Calculate the eigenvalues of the symmetric part of $A$ form the eigenvalues of $A$ and $A^T$ without calculating the symmetric part of $A$?

Question

We have the matrix $A$, $$\begin{pmatrix} 0 & 0 & 1 \\ 1 & 0 & 0 \\ 0 & 1 & 0 \\ \end{pmatrix} $$ Clearly $A$ is orthogonal and has eigenvalues $1, e^{2i\pi/3}, e^{-2i\pi/3}$, which are the same for $A^T$. I have a question which wants the eigenvalues of the symmetric part of $A$ from the eigenvalues of $A$ and $A^T$ without explicitly calculating the symmetric part of $A$. It seems like it should be simple, but I'm struggling to get this.

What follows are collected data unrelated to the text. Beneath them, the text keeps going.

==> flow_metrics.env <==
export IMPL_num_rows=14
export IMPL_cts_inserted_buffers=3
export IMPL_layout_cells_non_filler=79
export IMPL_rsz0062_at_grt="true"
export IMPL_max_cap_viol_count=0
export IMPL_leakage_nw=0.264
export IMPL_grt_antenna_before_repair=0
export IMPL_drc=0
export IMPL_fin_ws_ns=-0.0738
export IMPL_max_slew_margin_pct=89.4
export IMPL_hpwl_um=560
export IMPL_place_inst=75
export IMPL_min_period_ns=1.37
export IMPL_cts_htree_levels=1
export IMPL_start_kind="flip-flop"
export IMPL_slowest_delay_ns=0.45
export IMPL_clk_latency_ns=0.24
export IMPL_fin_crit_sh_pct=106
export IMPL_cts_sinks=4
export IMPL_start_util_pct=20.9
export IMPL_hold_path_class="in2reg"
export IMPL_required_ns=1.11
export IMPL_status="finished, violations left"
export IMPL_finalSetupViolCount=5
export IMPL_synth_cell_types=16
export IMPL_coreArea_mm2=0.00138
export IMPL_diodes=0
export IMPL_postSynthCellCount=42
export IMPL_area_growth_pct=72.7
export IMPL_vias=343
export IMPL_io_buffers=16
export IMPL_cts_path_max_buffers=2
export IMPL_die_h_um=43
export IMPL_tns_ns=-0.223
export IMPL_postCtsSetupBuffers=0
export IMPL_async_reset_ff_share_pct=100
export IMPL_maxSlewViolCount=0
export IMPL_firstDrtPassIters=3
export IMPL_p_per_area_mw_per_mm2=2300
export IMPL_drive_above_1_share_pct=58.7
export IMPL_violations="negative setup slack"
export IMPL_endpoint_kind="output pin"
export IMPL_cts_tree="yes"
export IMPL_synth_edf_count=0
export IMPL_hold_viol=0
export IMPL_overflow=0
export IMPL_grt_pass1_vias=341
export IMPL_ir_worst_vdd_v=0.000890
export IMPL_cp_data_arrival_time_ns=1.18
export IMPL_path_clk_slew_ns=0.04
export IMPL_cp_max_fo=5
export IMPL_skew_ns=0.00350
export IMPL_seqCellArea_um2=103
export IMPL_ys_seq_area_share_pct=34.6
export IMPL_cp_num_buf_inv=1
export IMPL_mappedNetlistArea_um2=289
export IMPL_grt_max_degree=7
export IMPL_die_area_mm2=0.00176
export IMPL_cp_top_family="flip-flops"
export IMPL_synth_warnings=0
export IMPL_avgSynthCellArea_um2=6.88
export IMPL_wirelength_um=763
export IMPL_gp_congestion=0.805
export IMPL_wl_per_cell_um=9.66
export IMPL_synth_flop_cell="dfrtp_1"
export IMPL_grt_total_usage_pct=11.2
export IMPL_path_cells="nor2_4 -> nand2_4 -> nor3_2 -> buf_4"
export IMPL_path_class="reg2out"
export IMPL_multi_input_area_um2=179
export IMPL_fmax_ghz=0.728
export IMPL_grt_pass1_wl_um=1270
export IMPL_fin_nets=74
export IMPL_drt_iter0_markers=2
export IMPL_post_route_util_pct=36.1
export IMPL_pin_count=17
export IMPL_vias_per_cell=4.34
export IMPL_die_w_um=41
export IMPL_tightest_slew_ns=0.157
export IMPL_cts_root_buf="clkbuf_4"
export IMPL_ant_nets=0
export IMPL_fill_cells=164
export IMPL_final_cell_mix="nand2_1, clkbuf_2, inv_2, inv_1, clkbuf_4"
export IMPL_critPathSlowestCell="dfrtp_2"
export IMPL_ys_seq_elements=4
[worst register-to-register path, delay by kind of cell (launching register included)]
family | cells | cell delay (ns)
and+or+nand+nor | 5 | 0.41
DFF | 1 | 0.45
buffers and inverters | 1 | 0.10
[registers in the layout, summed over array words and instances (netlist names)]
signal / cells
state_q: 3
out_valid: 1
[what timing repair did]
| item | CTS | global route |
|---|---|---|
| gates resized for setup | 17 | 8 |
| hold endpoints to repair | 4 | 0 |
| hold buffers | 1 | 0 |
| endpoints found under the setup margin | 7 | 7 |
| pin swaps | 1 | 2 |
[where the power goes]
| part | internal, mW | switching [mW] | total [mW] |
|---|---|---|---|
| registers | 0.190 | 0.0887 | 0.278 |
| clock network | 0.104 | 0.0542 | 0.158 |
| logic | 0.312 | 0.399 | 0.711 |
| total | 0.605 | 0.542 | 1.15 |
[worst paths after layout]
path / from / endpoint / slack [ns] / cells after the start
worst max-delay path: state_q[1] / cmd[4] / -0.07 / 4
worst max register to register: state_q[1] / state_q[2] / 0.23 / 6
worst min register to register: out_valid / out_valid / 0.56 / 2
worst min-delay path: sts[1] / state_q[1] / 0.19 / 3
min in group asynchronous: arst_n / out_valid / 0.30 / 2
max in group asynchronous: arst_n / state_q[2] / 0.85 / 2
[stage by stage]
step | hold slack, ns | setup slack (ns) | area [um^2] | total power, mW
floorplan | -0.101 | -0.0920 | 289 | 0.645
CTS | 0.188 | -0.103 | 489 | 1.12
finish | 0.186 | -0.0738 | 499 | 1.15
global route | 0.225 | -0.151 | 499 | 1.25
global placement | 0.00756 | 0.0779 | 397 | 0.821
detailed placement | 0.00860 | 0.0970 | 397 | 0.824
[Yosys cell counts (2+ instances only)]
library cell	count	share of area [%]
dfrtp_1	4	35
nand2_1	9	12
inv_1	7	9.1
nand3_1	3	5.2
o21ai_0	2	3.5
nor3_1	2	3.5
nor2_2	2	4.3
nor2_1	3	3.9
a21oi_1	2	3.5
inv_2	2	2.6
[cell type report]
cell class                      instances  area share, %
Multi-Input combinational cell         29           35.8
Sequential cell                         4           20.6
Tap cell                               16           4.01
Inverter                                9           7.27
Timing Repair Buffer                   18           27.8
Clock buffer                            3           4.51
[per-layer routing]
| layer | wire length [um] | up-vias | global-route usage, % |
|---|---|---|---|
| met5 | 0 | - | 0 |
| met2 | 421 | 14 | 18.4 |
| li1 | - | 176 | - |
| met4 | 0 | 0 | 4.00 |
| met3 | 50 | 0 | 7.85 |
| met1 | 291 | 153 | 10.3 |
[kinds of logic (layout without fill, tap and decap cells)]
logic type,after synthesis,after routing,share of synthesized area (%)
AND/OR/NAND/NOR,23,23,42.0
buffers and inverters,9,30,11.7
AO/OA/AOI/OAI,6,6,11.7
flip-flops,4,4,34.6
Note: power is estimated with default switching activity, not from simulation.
File: src/hw/rtl/ssa_cell.sv
`timescale 1ns / 1ps
module ssa_cell import ssa_pkg::*; #(
	parameter int INDEX_BITS = 16,
	parameter int VALUE_BITS = 32
) (
	input  logic                  clk,
	input  logic                  arst_n,
	input  ssa_ctrl_t             ctrl,
	input  logic [INDEX_BITS-1:0] key,
	input  logic [VALUE_BITS-1:0] addend,
	input  logic                  occupied,
	input  logic                  left_ge,
	input  logic [INDEX_BITS-1:0] left_index,
	input  logic [VALUE_BITS-1:0] left_value,
	input  logic [INDEX_BITS-1:0] right_index,
	input  logic [VALUE_BITS-1:0] right_value,
	output logic [INDEX_BITS-1:0] index_q,
	output logic [VALUE_BITS-1:0] value_q,
	output logic                  ge,
	output logic                  pos,
	output logic                  hit,
	output logic [VALUE_BITS-1:0] sum
);

	logic                  ge_q;
	logic                  eq_q;
	logic [VALUE_BITS-1:0] sum_q;
	logic [VALUE_BITS:0]   raw_sum;
	logic [VALUE_BITS-1:0] sat_sum;

	// Saturating add of the broadcast value onto the held value
	always_comb begin
		raw_sum = {value_q[VALUE_BITS-1], value_q} + {addend[VALUE_BITS-1], addend};
		if (raw_sum[VALUE_BITS] != raw_sum[VALUE_BITS-1]) begin
			sat_sum = {raw_sum[VALUE_BITS], {(VALUE_BITS-1){~raw_sum[VALUE_BITS]}}};
		end else begin
			sat_sum = raw_sum[VALUE_BITS-1:0];
		end
	end

	// Capture compare flags against the broadcast key
	always_ff @(posedge clk or negedge arst_n) begin
		if (!arst_n) begin
			ge_q <= 1'b0;
			eq_q <= 1'b0;
		end else if (ctrl.capture) begin
			ge_q <= !(occupied && (index_q < key));
			eq_q <= occupied && (index_q == key);
		end
	end

	always_ff @(posedge clk) begin
		if (ctrl.capture) begin
			sum_q <= sat_sum;
		end
	end

	// Insert shifts up from the left, cancel shifts down from the right, accumulate writes the sum into the hit cell
	always_ff @(posedge clk) begin
		case (ctrl.op)
			OP_INSERT: begin
				if (ge_q && !left_ge) begin
					index_q <= key;
					value_q <= addend;
				end else if (ge_q) begin
					index_q <= left_index;
					value_q <= left_value;
				end
			end
			OP_CANCEL: begin
				if (ge_q) begin
					index_q <= right_index;
					value_q <= right_value;
				end
			end
			OP_ACCUM: begin
				if (eq_q) begin
					value_q <= sum_q;
				end
			end
			default: begin
			end
		endcase
	end

	assign ge  = ge_q;
	assign pos = ge_q && !left_ge;
	assign hit = eq_q;
	assign sum = sum_q;

endmodule
`config.mk`:
```
export PLATFORM = sky130hd
export DESIGN_NAME = rgb_palette_fade_sequencer_core
export DESIGN_NICKNAME = d
export VERILOG_FILES = /design/src/design/rpf_pkg.sv /design/src/design/rpf_ram.sv /design/src/design/rpf_step.sv /design/src/design/rgb_palette_fade_sequencer_core.sv
export SDC_FILE = /design/constraint.sdc
export NUM_CORES = 1
export LEC_CHECK = 0
export BUFFER_PORTS_ARGS = -buffer_cell sky130_fd_sc_hd__buf_2
export CAP_MARGIN = 40
export CORE_MARGIN = 2
export CORE_UTILIZATION = 63
export DETAILED_ROUTE_END_ITERATION = 8
export GPL_TIMING_DRIVEN = 0
export MAX_ROUTING_LAYER = met4
export PLACE_DENSITY_LB_ADDON = 0.15
export SETUP_SLACK_MARGIN = 0.5
export SLEW_MARGIN = 30
export SYNTH_ARGS = -nofsm -noshare
export SYNTH_HDL_FRONTEND = slang
export SYNTH_SLANG_ARGS = --single-unit
export TNS_END_PERCENT = 10
```
`constraint.sdc`:
```
create_clock -name clk -period 9.1 [get_ports clk]
set_input_delay 2.73 -clock clk [delete_from_list [all_inputs] [get_ports clk]]
set_output_delay 2.73 -clock clk [all_outputs]
set_load 0.01 [all_outputs]
```
`src/design/rpf_pkg.sv`:
```
`timescale 1ns / 1ps

package rpf_pkg;

  localparam int PALETTE_DEPTH = 8;
  localparam int PAL_AW        = $clog2(PALETTE_DEPTH);
  localparam int COLOR_W       = 24;
  localparam int LEVEL_W       = 8;
  localparam int DUTY_W        = 10;
  localparam int CNT_W         = 4;
  localparam int IVL_W         = 16;
  localparam int CD_W          = 23;
  localparam int CYCLE_SCALE   = 100;
  localparam int CFG_AW        = 2;
  localparam int CFG_DW        = 16;

  typedef enum logic [1:0] {
    CMD_TICK  = 2'd0,
    CMD_WRITE = 2'd1,
    CMD_START = 2'd2
  } cmd_t;

  typedef enum logic [1:0] {
    RUN_IDLE  = 2'd0,
    RUN_FADE  = 2'd1,
    RUN_CYCLE = 2'd2
  } run_t;

  localparam logic [1:0] MODE_SINGLE = 2'd0;
  localparam logic [1:0] MODE_FADE   = 2'd1;
  localparam logic [1:0] MODE_CYCLE  = 2'd2;

  localparam logic [CFG_AW-1:0] REG_MODE     = 2'd0;
  localparam logic [CFG_AW-1:0] REG_COUNT    = 2'd1;
  localparam logic [CFG_AW-1:0] REG_INTERVAL = 2'd2;

  typedef struct packed {
    run_t               run;
    logic [CNT_W-1:0]   pos;
    logic               first;
    logic [COLOR_W-1:0] cur;
    logic [COLOR_W-1:0] tgt;
    logic [CD_W-1:0]    cd;
  } state_t;

  typedef struct packed {
    logic emit;
    logic pal_we;
  } step_ctl_t;

  typedef struct packed {
    logic [PAL_AW-1:0] a;
    logic [PAL_AW-1:0] b;
  } rd_addr_t;

  // position used by a cycling step, wrapped when at or past the count
  function automatic logic [CNT_W-1:0] cycle_pos(input logic [CNT_W-1:0] pos,
                                                 input logic [CNT_W-1:0] cnt);
    return (pos >= cnt) ? '0 : pos;
  endfunction

  // fade: the pair after this one is the last entry and entry zero
  function automatic logic fade_last(input logic [CNT_W-1:0] pos,
                                     input logic [CNT_W-1:0] cnt);
    logic [CNT_W:0] nx;
    nx = {1'b0, pos} + 1'b1;
    return nx == ({1'b0, cnt} - 1'b1);
  endfunction

  function automatic logic [CNT_W-1:0] fade_pos(input logic [CNT_W-1:0] pos,
                                                input logic [CNT_W-1:0] cnt);
    logic [CNT_W:0] nx;
    nx = {1'b0, pos} + 1'b1;
    if (fade_last(pos, cnt)) begin
      return nx[CNT_W-1:0];
    end else if (nx >= {1'b0, cnt}) begin
      return '0;
    end else begin
      return nx[CNT_W-1:0];
    end
  endfunction

  // palette read addresses needed by the next step from this state
  function automatic rd_addr_t pal_rd_addr(input run_t run,
                                           input logic [CNT_W-1:0] pos,
                                           input logic [CNT_W-1:0] cnt);
    logic [CNT_W-1:0] fp;
    logic [CNT_W-1:0] cp;
    rd_addr_t ra;
    fp = fade_pos(pos, cnt);
    cp = cycle_pos(pos, cnt);
    if (run == RUN_FADE) begin
      ra.a = fp[PAL_AW-1:0];
      ra.b = fade_last(pos, cnt) ? '0 : PAL_AW'(fp[PAL_AW-1:0] + 1'b1);
    end else begin
      ra.a = cp[PAL_AW-1:0];
      ra.b = '0;
    end
    return ra;
  endfunction

  function automatic logic [LEVEL_W-1:0] approach(input logic [LEVEL_W-1:0] c,
                                                  input logic [LEVEL_W-1:0] t);
    if (c > t) begin
      return c - 1'b1;
    end else if (c < t) begin
      return c + 1'b1;
    end else begin
      return c;
    end
  endfunction

  function automatic logic [DUTY_W-1:0] duty(input logic [LEVEL_W-1:0] lvl);
    return {lvl, 2'b00};
  endfunction

endpackage

```
`src/design/rpf_ram.sv`:
```
`timescale 1ns / 1ps

module rpf_ram #(
  parameter int WIDTH = 24,
  parameter int DEPTH = 8
) (
  input  logic                     clk,
  input  logic                     we,
  input  logic [$clog2(DEPTH)-1:0] waddr,
  input  logic [WIDTH-1:0]         wdata,
  input  logic [$clog2(DEPTH)-1:0] raddr_a,
  input  logic [$clog2(DEPTH)-1:0] raddr_b,
  output logic [WIDTH-1:0]         rdata_a,
  output logic [WIDTH-1:0]         rdata_b
);

  logic [WIDTH-1:0] mem [DEPTH];

  // read during write returns the old word
  always_ff @(posedge clk) begin
    if (we) begin
      mem[waddr] <= wdata;
    end
    rdata_a <= mem[raddr_a];
    rdata_b <= mem[raddr_b];
  end

endmodule

```
`src/design/rpf_step.sv`:
```
`timescale 1ns / 1ps

module rpf_step (
  input  rpf_pkg::state_t                     st,
  input  logic [1:0]                          cmd,
  input  logic [1:0]                          mode_select,
  input  logic [rpf_pkg::CNT_W-1:0]           color_count,
  input  logic [rpf_pkg::IVL_W-1:0]           interval_ms,
  input  logic [rpf_pkg::COLOR_W-1:0]         pal0,
  input  logic [rpf_pkg::COLOR_W-1:0]         pal1,
  input  logic [rpf_pkg::COLOR_W-1:0]         rd_a,
  input  logic [rpf_pkg::COLOR_W-1:0]         rd_b,
  output rpf_pkg::state_t                     st_next,
  output rpf_pkg::step_ctl_t                  ctl,
  output logic [rpf_pkg::COLOR_W-1:0]         emit_color
);

  logic [rpf_pkg::COLOR_W-1:0] cur0;
  logic [rpf_pkg::COLOR_W-1:0] tgt0;
  logic [rpf_pkg::COLOR_W-1:0] stepped;
  logic [rpf_pkg::CD_W-1:0]    period;
  logic [rpf_pkg::CNT_W-1:0]   cyc_pos;

  // the first fade step starts from the first two entries
  assign cur0 = st.first ? pal0 : st.cur;
  assign tgt0 = st.first ? pal1 : st.tgt;

  assign stepped = {rpf_pkg::approach(cur0[23:16], tgt0[23:16]),
                    rpf_pkg::approach(cur0[15:8], tgt0[15:8]),
                    rpf_pkg::approach(cur0[7:0], tgt0[7:0])};

  assign period = (st.run == rpf_pkg::RUN_CYCLE)
                ? rpf_pkg::CD_W'(interval_ms) * rpf_pkg::CD_W'(rpf_pkg::CYCLE_SCALE)
                : rpf_pkg::CD_W'(interval_ms);

  assign cyc_pos = rpf_pkg::cycle_pos(st.pos, color_count);

  always_comb begin
    st_next    = st;
    ctl.emit   = 1'b0;
    ctl.pal_we = 1'b0;
    emit_color = '0;
    unique case (cmd)
      rpf_pkg::CMD_WRITE: begin
        ctl.pal_we = 1'b1;
      end
      rpf_pkg::CMD_START: begin
        st_next.run   = rpf_pkg::RUN_IDLE;
        st_next.pos   = '0;
        st_next.cd    = '0;
        st_next.first = 1'b1;
        if (mode_select == rpf_pkg::MODE_SINGLE) begin
          ctl.emit   = 1'b1;
          emit_color = pal0;
        end else if ((mode_select == rpf_pkg::MODE_FADE ||
                      mode_select == rpf_pkg::MODE_CYCLE) && color_count > 4'd1) begin
          st_next.run = rpf_pkg::run_t'(mode_select);
        end
      end
      rpf_pkg::CMD_TICK: begin
        if (st.run != rpf_pkg::RUN_IDLE) begin
          if (st.cd != '0) begin
            st_next.cd = st.cd - 1'b1;
          end else begin
            st_next.cd = (period == '0) ? '0 : period - 1'b1;
            if (st.run == rpf_pkg::RUN_FADE) begin
              st_next.first = 1'b0;
              if (cur0 != tgt0) begin
                st_next.cur = stepped;
                st_next.tgt = tgt0;
                ctl.emit    = 1'b1;
                emit_color  = stepped;
              end else begin
                // arrived: move on to the next pair, nothing shown
                st_next.pos = rpf_pkg::fade_pos(st.pos, color_count);
                st_next.cur = rd_a;
                st_next.tgt = rd_b;
              end
            end else begin
              st_next.pos = cyc_pos + 1'b1;
              ctl.emit    = 1'b1;
              emit_color  = rd_a;
            end
          end
        end
      end
      default: ;
    endcase
  end

endmodule

```
`src/design/rgb_palette_fade_sequencer_core.sv`:
```
`timescale 1ns / 1ps

// RGB palette fade sequencer. Takes one word per clock on the s_ side: ticks,
// palette writes and mode starts. A word is held in the input register and is
// worked from there, and its result is registered in the output register on
// the m_ side; the input register doubles as a skid stage, so a word is still
// taken while a result waits in the output register, and the
// input stalls only when both are full. The palette is a small two-read-port
// RAM with registered read; it is read every cycle at the addresses the next
// step will need, computed from the position that the word now in work
// leaves behind, with a write of that same word forwarded. Entries 0 and 1
// are also kept in flops for single-color starts and the first fade step.
// Ticks are counted down from interval_ms (times 100 in cycling mode) per step.

module rgb_palette_fade_sequencer_core (
  input  logic                          clk,
  input  logic                          rst,
  input  logic                          s_tvalid,
  output logic                          s_tready,
  input  logic [31:0]                   s_tdata,   // entry_index, red_in, green_in, blue_in
  input  logic [1:0]                    s_tuser,   // cmd
  output logic                          m_tvalid,
  input  logic                          m_tready,
  output logic [31:0]                   m_tdata,   // red_duty, green_duty, blue_duty
  input  logic                          cfg_we,
  input  logic [rpf_pkg::CFG_AW-1:0]    cfg_index,
  input  logic [rpf_pkg::CFG_DW-1:0]    cfg_data
);

  logic [1:0]                  mode_select;
  logic [rpf_pkg::CNT_W-1:0]   color_count;
  logic [rpf_pkg::IVL_W-1:0]   interval_ms;
  logic [rpf_pkg::CNT_W-1:0]   cnt_after;

  logic                        p_valid;
  logic [1:0]                  p_cmd;
  logic [rpf_pkg::PAL_AW-1:0]  p_idx;
  logic [rpf_pkg::COLOR_W-1:0] p_rgb;
  logic                        p_fire;
  logic                        s_accept;

  rpf_pkg::state_t             st;
  rpf_pkg::state_t             st_next;
  rpf_pkg::state_t             st_after;
  rpf_pkg::step_ctl_t          ctl;
  logic [rpf_pkg::COLOR_W-1:0] emit_color;

  logic [rpf_pkg::COLOR_W-1:0] pal0;
  logic [rpf_pkg::COLOR_W-1:0] pal1;
  rpf_pkg::rd_addr_t           raddr;
  logic [rpf_pkg::COLOR_W-1:0] ram_a;
  logic [rpf_pkg::COLOR_W-1:0] ram_b;
  logic [rpf_pkg::COLOR_W-1:0] rd_a;
  logic [rpf_pkg::COLOR_W-1:0] rd_b;
  logic                        fwd_a;
  logic                        fwd_b;
  logic [rpf_pkg::COLOR_W-1:0] fwd_data;
  logic                        pal_write;

  assign p_fire   = p_valid && (!m_tvalid || m_tready);
  assign s_tready = !p_valid || p_fire;
  assign s_accept = s_tvalid && s_tready;

  assign pal_write = p_fire && ctl.pal_we;

  // state and count as they stand after this edge
  assign st_after  = p_fire ? st_next : st;
  assign cnt_after = (cfg_we && cfg_index == rpf_pkg::REG_COUNT)
                   ? cfg_data[rpf_pkg::CNT_W-1:0] : color_count;
  assign raddr     = rpf_pkg::pal_rd_addr(st_after.run, st_after.pos, cnt_after);

  assign rd_a = fwd_a ? fwd_data : ram_a;
  assign rd_b = fwd_b ? fwd_data : ram_b;

  rpf_ram #(
    .WIDTH (rpf_pkg::COLOR_W),
    .DEPTH (rpf_pkg::PALETTE_DEPTH)
  ) u_palette (
    .clk     (clk),
    .we      (pal_write),
    .waddr   (p_idx),
    .wdata   (p_rgb),
    .raddr_a (raddr.a),
    .raddr_b (raddr.b),
    .rdata_a (ram_a),
    .rdata_b (ram_b)
  );

  rpf_step u_step (
    .st          (st),
    .cmd         (p_cmd),
    .mode_select (mode_select),
    .color_count (color_count),
    .interval_ms (interval_ms),
    .pal0        (pal0),
    .pal1        (pal1),
    .rd_a        (rd_a),
    .rd_b        (rd_b),
    .st_next     (st_next),
    .ctl         (ctl),
    .emit_color  (emit_color)
  );

  always_ff @(posedge clk) begin
    if (rst) begin
      mode_select <= '0;
      color_count <= '0;
      interval_ms <= '0;
      p_valid     <= 1'b0;
      m_tvalid    <= 1'b0;
      fwd_a       <= 1'b0;
      fwd_b       <= 1'b0;
      st.run      <= rpf_pkg::RUN_IDLE;
      st.pos      <= '0;
      st.first    <= 1'b1;
      st.cur      <= '0;
      st.tgt      <= '0;
      st.cd       <= '0;
    end else begin
      if (cfg_we) begin
        unique case (cfg_index)
          rpf_pkg::REG_MODE:     mode_select <= cfg_data[1:0];
          rpf_pkg::REG_COUNT:    color_count <= cfg_data[rpf_pkg::CNT_W-1:0];
          rpf_pkg::REG_INTERVAL: interval_ms <= cfg_data;
          default: ;
        endcase
      end
      if (s_tready) begin
        p_valid <= s_tvalid;
      end
      if (p_fire) begin
        st <= st_next;
      end
      if (p_fire && ctl.emit) begin
        m_tvalid <= 1'b1;
      end else if (m_tready) begin
        m_tvalid <= 1'b0;
      end
      // a palette write lands in the same edge as the read it must feed
      fwd_a <= pal_write && (p_idx == raddr.a);
      fwd_b <= pal_write && (p_idx == raddr.b);
    end
  end

  always_ff @(posedge clk) begin
    if (s_accept) begin
      p_cmd <= s_tuser;
      p_idx <= s_tdata[2:0];
      p_rgb <= {s_tdata[10:3], s_tdata[18:11], s_tdata[26:19]};
    end
    if (pal_write) begin
      fwd_data <= p_rgb;
      if (p_idx == rpf_pkg::PAL_AW'(0)) begin
        pal0 <= p_rgb;
      end
      if (p_idx == rpf_pkg::PAL_AW'(1)) begin
        pal1 <= p_rgb;
      end
    end
    if (p_fire && ctl.emit) begin
      m_tdata <= {2'b00,
                  rpf_pkg::duty(emit_color[7:0]),
                  rpf_pkg::duty(emit_color[15:8]),
                  rpf_pkg::duty(emit_color[23:16])};
    end
  end

endmodule

```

Since $Tr A = \sum_{i=0}^3 \lambda_i$ the sum of the eigenvalues of the symmetric part is $0$, but I'm not sure where else to go. Any hints?

Answer 1

$A+A^T=A+A^{-1}$ has the eigenvalues $\lambda+\frac{1}{\lambda}$. Since $|\lambda|=1$ it is the same as $\lambda+\bar\lambda=2 \mathrm{Re}\,\lambda$.

Answer 2

Hint (?): Notice that every eigenvector of $A$ is also an eigenvector of $A^T$.